WHAT THE TASK ASKS
What you return must match the listing word for word.

DATA SECTION
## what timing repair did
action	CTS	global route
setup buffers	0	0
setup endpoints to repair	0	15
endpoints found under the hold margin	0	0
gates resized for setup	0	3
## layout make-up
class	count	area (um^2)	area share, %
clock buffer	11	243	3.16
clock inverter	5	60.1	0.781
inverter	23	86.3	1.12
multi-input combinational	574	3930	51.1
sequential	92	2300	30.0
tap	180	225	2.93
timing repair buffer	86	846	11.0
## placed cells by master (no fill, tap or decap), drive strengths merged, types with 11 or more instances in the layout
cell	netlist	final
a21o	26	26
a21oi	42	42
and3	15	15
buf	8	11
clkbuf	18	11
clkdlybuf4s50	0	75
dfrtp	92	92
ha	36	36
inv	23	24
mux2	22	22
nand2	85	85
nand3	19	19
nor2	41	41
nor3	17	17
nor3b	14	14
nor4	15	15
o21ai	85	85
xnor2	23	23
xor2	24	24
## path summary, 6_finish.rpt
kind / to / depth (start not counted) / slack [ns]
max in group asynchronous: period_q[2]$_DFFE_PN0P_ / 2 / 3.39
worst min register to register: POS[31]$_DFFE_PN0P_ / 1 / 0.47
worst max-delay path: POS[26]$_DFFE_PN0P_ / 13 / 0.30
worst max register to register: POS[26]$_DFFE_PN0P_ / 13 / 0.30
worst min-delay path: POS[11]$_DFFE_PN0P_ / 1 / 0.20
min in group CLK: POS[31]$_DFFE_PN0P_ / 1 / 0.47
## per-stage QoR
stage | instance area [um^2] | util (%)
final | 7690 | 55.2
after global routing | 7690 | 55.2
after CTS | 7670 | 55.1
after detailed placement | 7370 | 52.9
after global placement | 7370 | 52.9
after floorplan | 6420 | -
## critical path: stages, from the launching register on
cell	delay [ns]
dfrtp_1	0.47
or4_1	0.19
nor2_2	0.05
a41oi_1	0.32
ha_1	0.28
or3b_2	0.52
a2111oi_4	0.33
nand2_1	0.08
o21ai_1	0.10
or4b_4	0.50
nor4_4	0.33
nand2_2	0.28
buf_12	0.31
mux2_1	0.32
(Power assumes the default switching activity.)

RESPONSE AREA
## what timing repair did
action	CTS	global route
setup buffers	0	0
setup endpoints to repair	0	15
endpoints found under the hold margin	0	0
gates resized for setup	0	3
## layout make-up
class	count	area (um^2)	area share, %
clock buffer	11	243	3.16
clock inverter	5	60.1	0.781
inverter	23	86.3	1.12
multi-input combinational	574	3930	51.1
sequential	92	2300	30.0
tap	180	225	2.93
timing repair buffer	86	846	11.0
## placed cells by master (no fill, tap or decap), drive strengths merged, types with 11 or more instances in the layout
cell	netlist	final
a21o	26	26
a21oi	42	42
and3	15	15
buf	8	11
clkbuf	18	11
clkdlybuf4s50	0	75
dfrtp	92	92
ha	36	36
inv	23	24
mux2	22	22
nand2	85	85
nand3	19	19
nor2	41	41
nor3	17	17
nor3b	14	14
nor4	15	15
o21ai	85	85
xnor2	23	23
xor2	24	24
## path summary, 6_finish.rpt
kind / to / depth (start not counted) / slack [ns]
max in group asynchronous: period_q[2]$_DFFE_PN0P_ / 2 / 3.39
worst min register to register: POS[31]$_DFFE_PN0P_ / 1 / 0.47
worst max-delay path: POS[26]$_DFFE_PN0P_ / 13 / 0.30
worst max register to register: POS[26]$_DFFE_PN0P_ / 13 / 0.30
worst min-delay path: POS[11]$_DFFE_PN0P_ / 1 / 0.20
min in group CLK: POS[31]$_DFFE_PN0P_ / 1 / 0.47
## per-stage QoR
stage | instance area [um^2] | util (%)
final | 7690 | 55.2
after global routing | 7690 | 55.2
after CTS | 7670 | 55.1
after detailed placement | 7370 | 52.9
after global placement | 7370 | 52.9
after floorplan | 6420 | -
## critical path: stages, from the launching register on
cell	delay [ns]
dfrtp_1	0.47
or4_1	0.19
nor2_2	0.05
a41oi_1	0.32
ha_1	0.28
or3b_2	0.52
a2111oi_4	0.33
nand2_1	0.08
o21ai_1	0.10
or4b_4	0.50
nor4_4	0.33
nand2_2	0.28
buf_12	0.31
mux2_1	0.32
(Power assumes the default switching activity.)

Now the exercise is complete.